Ritorno a scuola, Governo ribadisce: verrà impugnata l’ordinanza di De Luca (Consiglio dei ministri fissato per il 13 gennaio)

Tutti in classe da lunedì, per il Governo che ha parlato per bocca del ministro Patrizio Bianchi, mentre il governatore Vincenzo De Luca ha guià annunciato lo stop alle lezioni in presenza in scuole dell’infanzia, elementari e medie. E questo almeno fino al 29 gennaio. Garantita attività in presenza per inclusione disabili.

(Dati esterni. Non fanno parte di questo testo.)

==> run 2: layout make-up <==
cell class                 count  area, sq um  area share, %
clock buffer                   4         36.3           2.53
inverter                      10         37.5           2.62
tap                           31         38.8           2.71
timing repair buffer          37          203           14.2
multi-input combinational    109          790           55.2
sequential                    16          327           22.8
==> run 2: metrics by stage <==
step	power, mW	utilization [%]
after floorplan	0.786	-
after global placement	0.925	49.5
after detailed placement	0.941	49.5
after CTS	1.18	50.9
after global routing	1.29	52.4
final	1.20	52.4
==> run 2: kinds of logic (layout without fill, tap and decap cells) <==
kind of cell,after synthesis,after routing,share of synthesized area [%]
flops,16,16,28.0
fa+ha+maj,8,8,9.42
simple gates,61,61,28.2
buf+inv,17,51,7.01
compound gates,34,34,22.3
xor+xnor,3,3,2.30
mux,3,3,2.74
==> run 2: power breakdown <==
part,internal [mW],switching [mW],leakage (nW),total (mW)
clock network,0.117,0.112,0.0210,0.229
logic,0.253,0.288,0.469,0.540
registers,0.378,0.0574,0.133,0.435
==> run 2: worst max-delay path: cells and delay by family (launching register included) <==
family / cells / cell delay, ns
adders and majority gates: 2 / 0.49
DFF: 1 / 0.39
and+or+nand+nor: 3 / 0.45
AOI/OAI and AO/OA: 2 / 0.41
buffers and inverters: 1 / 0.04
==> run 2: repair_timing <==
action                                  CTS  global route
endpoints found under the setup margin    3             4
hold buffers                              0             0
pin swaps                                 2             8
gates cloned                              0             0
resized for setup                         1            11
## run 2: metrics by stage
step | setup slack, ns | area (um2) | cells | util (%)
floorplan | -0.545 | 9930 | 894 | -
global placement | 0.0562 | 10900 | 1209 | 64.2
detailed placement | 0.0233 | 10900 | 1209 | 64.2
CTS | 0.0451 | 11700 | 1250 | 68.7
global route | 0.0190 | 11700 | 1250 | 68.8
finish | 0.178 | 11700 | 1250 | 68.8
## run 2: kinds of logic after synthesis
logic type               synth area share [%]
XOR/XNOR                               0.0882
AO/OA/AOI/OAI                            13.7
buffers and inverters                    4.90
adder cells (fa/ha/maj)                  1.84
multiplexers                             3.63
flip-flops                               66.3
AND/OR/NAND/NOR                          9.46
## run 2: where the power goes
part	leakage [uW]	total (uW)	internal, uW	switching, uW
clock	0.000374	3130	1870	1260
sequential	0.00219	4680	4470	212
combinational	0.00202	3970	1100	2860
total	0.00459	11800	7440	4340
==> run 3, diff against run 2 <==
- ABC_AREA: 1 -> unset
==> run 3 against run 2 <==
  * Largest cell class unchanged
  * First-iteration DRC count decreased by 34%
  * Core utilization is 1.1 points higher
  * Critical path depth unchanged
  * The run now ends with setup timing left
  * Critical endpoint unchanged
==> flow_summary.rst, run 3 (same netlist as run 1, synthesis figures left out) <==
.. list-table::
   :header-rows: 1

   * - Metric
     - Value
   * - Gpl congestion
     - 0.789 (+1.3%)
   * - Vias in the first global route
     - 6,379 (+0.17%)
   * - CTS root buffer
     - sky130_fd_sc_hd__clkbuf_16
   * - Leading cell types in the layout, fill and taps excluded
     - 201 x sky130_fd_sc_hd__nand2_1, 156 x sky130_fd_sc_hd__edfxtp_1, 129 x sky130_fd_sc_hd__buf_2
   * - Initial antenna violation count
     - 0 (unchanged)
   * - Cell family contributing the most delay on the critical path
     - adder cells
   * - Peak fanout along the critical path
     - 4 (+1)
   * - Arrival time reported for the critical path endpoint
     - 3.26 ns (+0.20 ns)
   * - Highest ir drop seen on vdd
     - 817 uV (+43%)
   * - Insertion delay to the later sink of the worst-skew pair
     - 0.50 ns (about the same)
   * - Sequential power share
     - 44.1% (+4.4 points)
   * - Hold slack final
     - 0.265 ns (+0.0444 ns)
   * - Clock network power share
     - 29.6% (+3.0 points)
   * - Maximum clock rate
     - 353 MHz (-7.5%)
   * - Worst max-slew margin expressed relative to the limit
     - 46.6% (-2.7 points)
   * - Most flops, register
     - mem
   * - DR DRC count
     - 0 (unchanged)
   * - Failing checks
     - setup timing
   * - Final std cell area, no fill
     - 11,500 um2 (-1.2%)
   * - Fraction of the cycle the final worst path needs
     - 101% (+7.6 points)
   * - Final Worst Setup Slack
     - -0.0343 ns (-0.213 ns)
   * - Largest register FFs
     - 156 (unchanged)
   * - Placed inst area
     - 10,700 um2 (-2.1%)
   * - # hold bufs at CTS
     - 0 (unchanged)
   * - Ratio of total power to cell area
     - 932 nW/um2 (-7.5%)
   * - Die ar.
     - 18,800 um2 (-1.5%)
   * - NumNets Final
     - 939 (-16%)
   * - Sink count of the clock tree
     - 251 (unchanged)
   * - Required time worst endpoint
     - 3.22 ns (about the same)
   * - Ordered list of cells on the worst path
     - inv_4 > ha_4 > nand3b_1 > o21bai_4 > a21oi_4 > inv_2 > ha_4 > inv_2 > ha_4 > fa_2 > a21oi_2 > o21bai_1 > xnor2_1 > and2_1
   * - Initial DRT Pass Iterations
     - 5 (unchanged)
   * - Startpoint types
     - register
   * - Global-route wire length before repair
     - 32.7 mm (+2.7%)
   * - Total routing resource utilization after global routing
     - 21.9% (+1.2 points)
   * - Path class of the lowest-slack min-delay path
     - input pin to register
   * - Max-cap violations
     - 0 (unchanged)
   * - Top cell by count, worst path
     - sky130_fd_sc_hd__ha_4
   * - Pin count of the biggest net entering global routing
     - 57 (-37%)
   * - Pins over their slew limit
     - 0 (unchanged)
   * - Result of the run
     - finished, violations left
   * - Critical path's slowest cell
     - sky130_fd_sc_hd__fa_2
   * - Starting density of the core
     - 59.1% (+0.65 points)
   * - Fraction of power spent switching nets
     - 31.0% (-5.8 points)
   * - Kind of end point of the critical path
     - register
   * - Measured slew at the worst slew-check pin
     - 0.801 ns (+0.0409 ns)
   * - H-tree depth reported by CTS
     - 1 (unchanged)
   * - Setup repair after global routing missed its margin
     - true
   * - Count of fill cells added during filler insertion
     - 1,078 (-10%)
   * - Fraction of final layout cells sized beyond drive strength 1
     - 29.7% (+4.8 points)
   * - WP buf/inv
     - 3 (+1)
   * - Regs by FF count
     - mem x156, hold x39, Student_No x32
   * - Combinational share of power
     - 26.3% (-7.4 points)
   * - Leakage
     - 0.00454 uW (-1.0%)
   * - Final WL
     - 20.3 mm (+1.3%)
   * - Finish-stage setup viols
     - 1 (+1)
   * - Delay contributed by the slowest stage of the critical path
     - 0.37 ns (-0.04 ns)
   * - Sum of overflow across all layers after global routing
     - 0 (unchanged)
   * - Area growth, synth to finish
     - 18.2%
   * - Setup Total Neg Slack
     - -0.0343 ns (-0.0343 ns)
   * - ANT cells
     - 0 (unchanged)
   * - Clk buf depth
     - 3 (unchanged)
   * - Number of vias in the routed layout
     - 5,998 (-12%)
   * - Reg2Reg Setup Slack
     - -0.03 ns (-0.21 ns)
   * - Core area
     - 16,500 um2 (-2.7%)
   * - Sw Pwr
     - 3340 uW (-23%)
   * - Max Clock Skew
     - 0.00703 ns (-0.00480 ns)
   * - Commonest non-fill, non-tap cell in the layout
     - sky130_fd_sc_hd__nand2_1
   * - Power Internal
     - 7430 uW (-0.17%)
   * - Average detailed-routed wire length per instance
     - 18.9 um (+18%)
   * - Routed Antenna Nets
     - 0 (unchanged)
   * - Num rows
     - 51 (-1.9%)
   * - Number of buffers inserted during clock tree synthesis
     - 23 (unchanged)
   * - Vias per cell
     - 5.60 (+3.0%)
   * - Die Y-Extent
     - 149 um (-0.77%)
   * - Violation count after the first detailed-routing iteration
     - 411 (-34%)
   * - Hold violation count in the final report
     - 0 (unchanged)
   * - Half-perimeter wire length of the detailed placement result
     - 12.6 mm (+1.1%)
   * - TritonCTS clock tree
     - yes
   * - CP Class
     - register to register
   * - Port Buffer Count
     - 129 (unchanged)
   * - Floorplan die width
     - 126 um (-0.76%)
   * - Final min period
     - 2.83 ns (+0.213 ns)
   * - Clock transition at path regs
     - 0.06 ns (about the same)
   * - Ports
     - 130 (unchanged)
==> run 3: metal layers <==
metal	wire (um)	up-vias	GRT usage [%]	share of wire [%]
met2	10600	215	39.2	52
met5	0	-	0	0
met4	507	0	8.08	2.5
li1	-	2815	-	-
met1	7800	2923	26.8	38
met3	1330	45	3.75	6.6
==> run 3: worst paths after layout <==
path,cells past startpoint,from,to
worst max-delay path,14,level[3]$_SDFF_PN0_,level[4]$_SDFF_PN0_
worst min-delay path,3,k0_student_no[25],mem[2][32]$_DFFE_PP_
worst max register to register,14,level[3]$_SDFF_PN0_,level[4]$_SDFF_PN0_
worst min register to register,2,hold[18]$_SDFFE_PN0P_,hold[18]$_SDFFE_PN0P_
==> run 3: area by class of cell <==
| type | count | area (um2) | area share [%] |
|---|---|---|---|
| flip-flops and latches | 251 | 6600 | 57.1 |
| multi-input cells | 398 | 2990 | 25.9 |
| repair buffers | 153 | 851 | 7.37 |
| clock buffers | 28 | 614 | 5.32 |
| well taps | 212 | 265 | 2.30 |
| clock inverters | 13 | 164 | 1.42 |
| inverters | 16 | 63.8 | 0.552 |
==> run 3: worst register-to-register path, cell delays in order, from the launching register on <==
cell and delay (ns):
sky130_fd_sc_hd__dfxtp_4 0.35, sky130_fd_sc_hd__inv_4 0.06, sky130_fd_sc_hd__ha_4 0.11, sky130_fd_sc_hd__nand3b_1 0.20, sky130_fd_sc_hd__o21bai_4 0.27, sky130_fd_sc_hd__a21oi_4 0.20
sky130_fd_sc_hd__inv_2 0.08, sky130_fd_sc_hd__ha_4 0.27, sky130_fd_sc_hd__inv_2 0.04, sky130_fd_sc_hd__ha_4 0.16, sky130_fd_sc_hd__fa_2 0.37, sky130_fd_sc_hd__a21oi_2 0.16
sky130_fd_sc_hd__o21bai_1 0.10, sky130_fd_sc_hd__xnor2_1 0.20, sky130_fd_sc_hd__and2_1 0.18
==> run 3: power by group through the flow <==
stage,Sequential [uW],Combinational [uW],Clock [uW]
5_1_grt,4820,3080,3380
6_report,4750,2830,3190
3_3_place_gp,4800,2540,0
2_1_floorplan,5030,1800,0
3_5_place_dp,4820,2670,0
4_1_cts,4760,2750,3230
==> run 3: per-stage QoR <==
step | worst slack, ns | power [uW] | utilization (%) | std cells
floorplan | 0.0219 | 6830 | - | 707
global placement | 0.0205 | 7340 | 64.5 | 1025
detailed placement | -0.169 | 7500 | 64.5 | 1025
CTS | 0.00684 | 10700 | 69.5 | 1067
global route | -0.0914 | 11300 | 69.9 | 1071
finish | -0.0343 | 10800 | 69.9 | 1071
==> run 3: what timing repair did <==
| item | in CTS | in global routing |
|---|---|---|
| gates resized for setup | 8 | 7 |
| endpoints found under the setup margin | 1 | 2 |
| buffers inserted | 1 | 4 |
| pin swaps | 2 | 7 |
--- src/rtl/bcd2b_seq.sv ---
// Sequential BCD-to-binary converter: four packed BCD digits in, 16-bit binary out.
// Processes one digit per clock with a multiply-by-ten-and-accumulate datapath.
module bcd2b_seq (
  input  logic        clk_i,
  input  logic        rst_i,
  input  logic        start_i,
  input  logic [3:0]  thousands_i,
  input  logic [3:0]  hundreds_i,
  input  logic [3:0]  tens_i,
  input  logic [3:0]  ones_i,
  output logic [15:0] binary_o,
  output logic        busy_o,
  output logic        done_o,
  output logic        error_o
);

  typedef enum logic [0:0] {
    S_IDLE = 1'b0,
    S_CONV = 1'b1
  } state_t;

  state_t      r_state;
  state_t      w_state_nxt;

  logic [15:0] r_digits;
  logic [13:0] r_acc;
  logic [1:0]  r_cnt;
  logic        r_invalid;

  logic        w_start_accept;
  logic        w_last;
  logic [3:0]  w_digit;
  logic [13:0] w_acc_nxt;
  logic        w_invalid_in;
  logic        w_busy_nxt;
  logic        w_done_nxt;
  logic        w_load_result;

  function automatic logic digit_bad(input logic [3:0] d);
    return (d > 4'd9);
  endfunction

  assign w_start_accept = (r_state == S_IDLE) && start_i;
  assign w_last         = (r_cnt == 2'd3);
  assign w_invalid_in   = digit_bad(thousands_i) | digit_bad(hundreds_i) |
                          digit_bad(tens_i)      | digit_bad(ones_i);

  // Select the digit for this step, most significant first
  always_comb begin
    w_digit = 4'd0;
    case (r_cnt)
      2'd0:    w_digit = r_digits[15:12];
      2'd1:    w_digit = r_digits[11:8];
      2'd2:    w_digit = r_digits[7:4];
      2'd3:    w_digit = r_digits[3:0];
      default: w_digit = 4'd0;
    endcase
  end

  // acc*10 as (acc<<3)+(acc<<1); wraps harmlessly when the result is discarded
  assign w_acc_nxt = {r_acc[10:0], 3'b000} + {r_acc[12:0], 1'b0} + {10'd0, w_digit};

  // State register
  always_ff @(posedge clk_i or posedge rst_i) begin
    if (rst_i) begin
      r_state <= S_IDLE;
    end else begin
      r_state <= w_state_nxt;
    end
  end

  // Next-state logic
  always_comb begin
    w_state_nxt = r_state;
    case (r_state)
      S_IDLE: begin
        if (start_i) begin
          w_state_nxt = S_CONV;
        end else begin
          w_state_nxt = S_IDLE;
        end
      end
      S_CONV: begin
        if (w_last) begin
          w_state_nxt = S_IDLE;
        end else begin
          w_state_nxt = S_CONV;
        end
      end
      default: w_state_nxt = S_IDLE;
    endcase
  end

  // Output decode, registered below so no input reaches an output combinationally
  always_comb begin
    w_busy_nxt    = 1'b0;
    w_done_nxt    = 1'b0;
    w_load_result = 1'b0;
    case (r_state)
      S_IDLE: begin
        if (start_i) begin
          w_busy_nxt = 1'b1;
        end else begin
          w_busy_nxt = 1'b0;
        end
      end
      S_CONV: begin
        if (w_last) begin
          w_done_nxt    = 1'b1;
          w_load_result = 1'b1;
        end else begin
          w_busy_nxt = 1'b1;
        end
      end
      default: begin
        w_busy_nxt    = 1'b0;
        w_done_nxt    = 1'b0;
        w_load_result = 1'b0;
      end
    endcase
  end

  // Capture operands on start, then accumulate one digit per clock
  always_ff @(posedge clk_i or posedge rst_i) begin
    if (rst_i) begin
      r_digits  <= 16'h0000;
      r_acc     <= 14'd0;
      r_cnt     <= 2'd0;
      r_invalid <= 1'b0;
    end else if (w_start_accept) begin
      r_digits  <= {thousands_i, hundreds_i, tens_i, ones_i};
      r_acc     <= 14'd0;
      r_cnt     <= 2'd0;
      r_invalid <= w_invalid_in;
    end else if (r_state == S_CONV) begin
      r_acc     <= w_acc_nxt;
      r_cnt     <= r_cnt + 2'd1;
      r_invalid <= r_invalid;
    end else begin
      r_digits  <= r_digits;
      r_acc     <= r_acc;
      r_cnt     <= r_cnt;
      r_invalid <= r_invalid;
    end
  end

  // Registered outputs; result and error only move on the done edge
  always_ff @(posedge clk_i or posedge rst_i) begin
    if (rst_i) begin
      binary_o <= 16'h0000;
      busy_o   <= 1'b0;
      done_o   <= 1'b0;
      error_o  <= 1'b0;
    end else begin
      busy_o <= w_busy_nxt;
      done_o <= w_done_nxt;
      if (w_load_result) begin
        binary_o <= r_invalid ? 16'h0000 : {2'b00, w_acc_nxt};
        error_o  <= r_invalid;
      end else begin
        binary_o <= binary_o;
        error_o  <= error_o;
      end
    end
  end

endmodule

--- config.mk ---
export PLATFORM = sky130hd
export DESIGN_NAME = bcd2b_seq
export DESIGN_NICKNAME = d
export VERILOG_FILES = /design/src/rtl/bcd2b_seq.sv
export SDC_FILE = /design/constraint.sdc
export NUM_CORES = 1
export LEC_CHECK = 0
export BUFFER_PORTS_ARGS = -buffer_cell sky130_fd_sc_hd__buf_2
export CAP_MARGIN = 25
export CORE_MARGIN = 3
export CORE_UTILIZATION = 40
export DETAILED_ROUTE_END_ITERATION = 8
export PLACE_DENSITY = 0.57
export SYNTH_ARGS = -nofsm -noshare
export SYNTH_HDL_FRONTEND = slang
export SYNTH_SLANG_ARGS = --single-unit
export TNS_END_PERCENT = 20
--- constraint.sdc ---
create_clock -name clk_i -period 4.3 [get_ports clk_i]
set_clock_uncertainty 0.15 [all_clocks]
set_input_delay 0.215 -clock clk_i [delete_from_list [all_inputs] [get_ports clk_i]]
set_output_delay 0.215 -clock clk_i [all_outputs]
set_load 0.01 [all_outputs]
==> metrics.yaml <==
rr_worst_depth: 12
gp_congestion: 0.8607
crit_buf_inv: 1
combPwrFrac_pct: 62.4
die_h_um: 88.86
die_w_um: 88.86
max-cap-violations: 0
ant_nets: 0
num_vias: 2049
worstSetupEndpointType: "register"
crit_path_max_incr_delay_ns: 0.43
synthesis.area_um2: 2746
ys_seq_area_share_pct: 44.65
antenna_cells: 0
ys_async_sr_fraction_pct: 100.0
grt.overflow.total: 0
critical_path.most_common_cell: "ha_1"
worstMarginPinSlew_ns: 0.8918
clkSlewWorstSetupHoldPaths_ns: 0.10
drive_above_1_share_pct: 23.03
grt_max_degree: 33
wl_per_cell_um: 15.47
synth_top_area_cell: "dfrtp_1"
path_cells: "inv_1 -> ha_1 -> a222oi_1 -> a21oi_1 -> ha_1 -> ha_1 -> fa_1 -> a211oi_1 -> o21bai_1 -> o221a_4 -> or3_1 -> nand3_1"
drv_slew: 0
synth_ff_type: "dfrtp_1"
setup_viol: 0
hold_start: "tens_i[2]"
drtIter0Drc: 104
clock_sinks: 49
clkPwrFrac_pct: 9.5
hold_path_class: "input pin to register"
ir_drop_uv: 330.3
row_count: 29
met2_usage_pct: 26.45
path_max_fanout: 4
timing_hold_violations_final: 0
clockBufferDepth: 2
cp_slowest_cell: "fa_1"
grt.total_usage_pct: 16.42
ff2ff_setup_slack_ns: 0.75
yosys_warnings: 0
arrival_ns: 3.64
p_sw_share_pct: 44.71
viasPerCell: 5.378
coreArea_um2: 6495
syn_inst: 252
relSlewSlack_pct: 40.33
met3_usage_pct: 2.700
nets: 350
timing.rr.end: "r_acc[12]"
insertion_delay_ns: 0.30
layout_worst_path_cycle_share_pct: 82.55
dpl.hpwl_um: 4304
power_density_nw_per_um2: 908.0
cts_root_buf: "clkbuf_8"
final.setup.tns_ns: 0
synthToLayoutAreaGrowth_pct: 18.54
initial_core_util_pct: 42.28
status: "completed"
path_class: "register to register"
antenna_found_initial: 0
routed_wl_um: 5893
r2r-start: "r_cnt[0]"
crit_path_end: "r_acc[12]"
first_pass_iters: 4
rsz0062_at_grt: "false"
power_frac_seq_pct: 28.2
min_period_ns: 3.550
finalNonFillerCells: 381
grt_most_used_layer: "met2"
clock.fmax_mhz: 281.7
drc: 0
cts-htree-levels: 2
numCtsBuffers: 5
die_area_um2: 7896
holdWs_ns: 0.02124
p_int_w: 0.001634
synth_area_leaders: "dfrtp_1 (45%), ha_1 (12%), mux2_2 (7.4%), o21ai_0 (3.6%), a22o_1 (2.9%)"
cp.depth: 12
critPathLaunchType: "register"
path_delay_family: "adder cells"
nFillCells: 610
cts_tree: "done"
switchingPower_w: 0.001322
post-place-cells: 357
grt_pass1_vias: 2070
synth_area_per_cell_um2: 10.90
critPathRequiredTime_ns: 4.39
port_buffers: 35
yosys_register_bits: 49
yosysUniqueCellTypes: 43
startpoint: "r_cnt[0]"
io_pins: 38
grt_pass1_wl_um: 10080
grtUsageMet1_pct: 22.97
synth_top_area_share_pct: 44.65
p_leak_nw: 1.586
synth-edff-count: 0
## layer usage
metal | up-vias | routed length, um
met5 | - | 0
li1 | 1007 | -
met3 | 3 | 176
met1 | 998 | 2920
met2 | 41 | 2770
met4 | 0 | 27
## power by group through the flow
stage / Combinational (W) / Sequential [W] / Clock (W)
floorplan: 0.00143 / 0.000816 / 0
global placement: 0.00182 / 0.000844 / 0
detailed placement: 0.00183 / 0.000843 / 0
CTS: 0.00186 / 0.000835 / 0.000295
global route: 0.00209 / 0.000861 / 0.000312
finish: 0.00184 / 0.000832 / 0.000280
## cell families (layout without fill, tap and decap cells)
family | after synthesis | in the layout | share of synthesized area, %
and+or+nand+nor | 57 | 57 | 10.34
DFF | 49 | 49 | 44.65
xor gates and xnor gates | 10 | 10 | 3.189
buffers and inverters | 22 | 73 | 3.371
other | 1 | 2 | 0.1365
muxes | 19 | 19 | 7.745
AOI/OAI and AO/OA | 66 | 66 | 17.27
adders and majority gates | 28 | 28 | 13.30
## Yosys cell counts (2+ instances only)
master and n:
o21bai_1 2, buf_2 2, buf_4 2, dfrtp_1 49, o31ai_1 2, o21ai_1 2, nor2_1 13, xnor2_1 8
ha_1 26, nand3_1 3, fa_1 2, a222oi_1 4, a21oi_1 10, nand2b_1 10, nand2_1 18, a21o_1 6
o21ai_0 20, inv_1 11, nor2b_1 2, a22o_1 9, nor3b_1 4, nor4_1 2, xor2_1 2, mux2_2 18
clkbuf_1 7
## sequential cells by signal, summed over array words and instances, names as in the netlist
register / count
r_cnt: 2
binary_o: 14
r_acc: 13
r_digits: 16
r_invalid: 1
done_o: 1
busy_o: 1
error_o: 1
## layout make-up
| cell class | instances | area, um2 | area share, % |
|---|---|---|---|
| clock buffer | 5 | 68.82 | 2.114 |
| clock inverter | 3 | 21.27 | 0.6533 |
| inverter | 11 | 41.29 | 1.268 |
| multi-input combinational | 182 | 1431 | 43.97 |
| sequential | 49 | 1226 | 37.66 |
| tap | 77 | 96.34 | 2.959 |
| timing repair buffer | 54 | 370.4 | 11.38 |
## how the worst min path moves through the flow
stage               cells after the start  slack [ns]            to
floorplan                               1        0.22  r_digits[10]
detailed placement                      2        0.08   binary_o[9]
global route                            2        0.01   r_digits[6]
finish                                  2        0.02   r_digits[6]
global placement                        2        0.30   r_digits[4]
CTS                                     2       0.008   r_digits[6]
## through the flow
stage                     cell area [um2]  util, %  total power [W]  worst slack [ns]
after detailed placement             3005    46.27         0.002676            0.8040
final                                3256    50.13         0.002956            0.7504
after global placement               2985    45.96         0.002669            0.8623
after global routing                 3256    50.13         0.003263            0.5475
after CTS                            3256    50.13         0.002988            0.7588
after floorplan                      2750        -         0.002243             1.019
## what timing repair did
item / in CTS / in global routing
resized for setup: 0 / 0
setup buffers: 0 / 0
hold endpoints to repair: 32 / 0
hold buffers: 16 / 0
setup endpoints to repair: 0 / 0
## placed cells by master (no fill, tap or decap), types with 2 or more instances in the layout
cell and instances:
dlygate4sd3_1 16, nor3b_1 4, buf_4 2, xor2_1 2
nand3_1 3, o31ai_1 2, dfrtp_1 49, fa_1 2
mux2_2 18, nor2b_1 2, nor2_1 13, a21o_1 6
buf_2 35, clkbuf_8 5, a21oi_1 10, o21ai_1 2
o21bai_1 2, xnor2_1 8, nand2_1 18, inv_1 10
a22o_1 9, ha_1 26, conb_1 2, nand2b_1 10
o21ai_0 20, a222oi_1 4, nor4_1 2
Power figures use the tool's default switching activity.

Il Governo ha però ribadito la decisione di impugnare il provvedimento, di impugnare anche se sarà necessario un passaggio in Consiglio dei ministri fissato per il 13 gennaio. Nel decreto legge approvato il 24 dicembre è stata, infatti, prorogata la norma che limita “esclusivamente” alla zona rossa la possibilità agli enti locali di “derogare alle disposizioni” dell’esecutivo in materia di focolai. “Essendo in zona bianca non ci sarebbero i presupposti giuridici per un’eventuale ordinanza sulla riapertura delle scuole”, conferma l’assessore all’Istruzione della Regione Puglia, Sebastiano Leo. In alcuni comuni della Calabria e della Puglia la ripresa delle lezioni è stata, comunque, rinviata al 15 gennaio alla luce dell’elevato numero di contagiati.
Ma il ministro ha ribadito: “nessun ripensamento sul ritorno a scuola in presenza”. Ancora un braccio di ferro, dunque, tra Governo e regioni, in vista della riapertura delle scuole.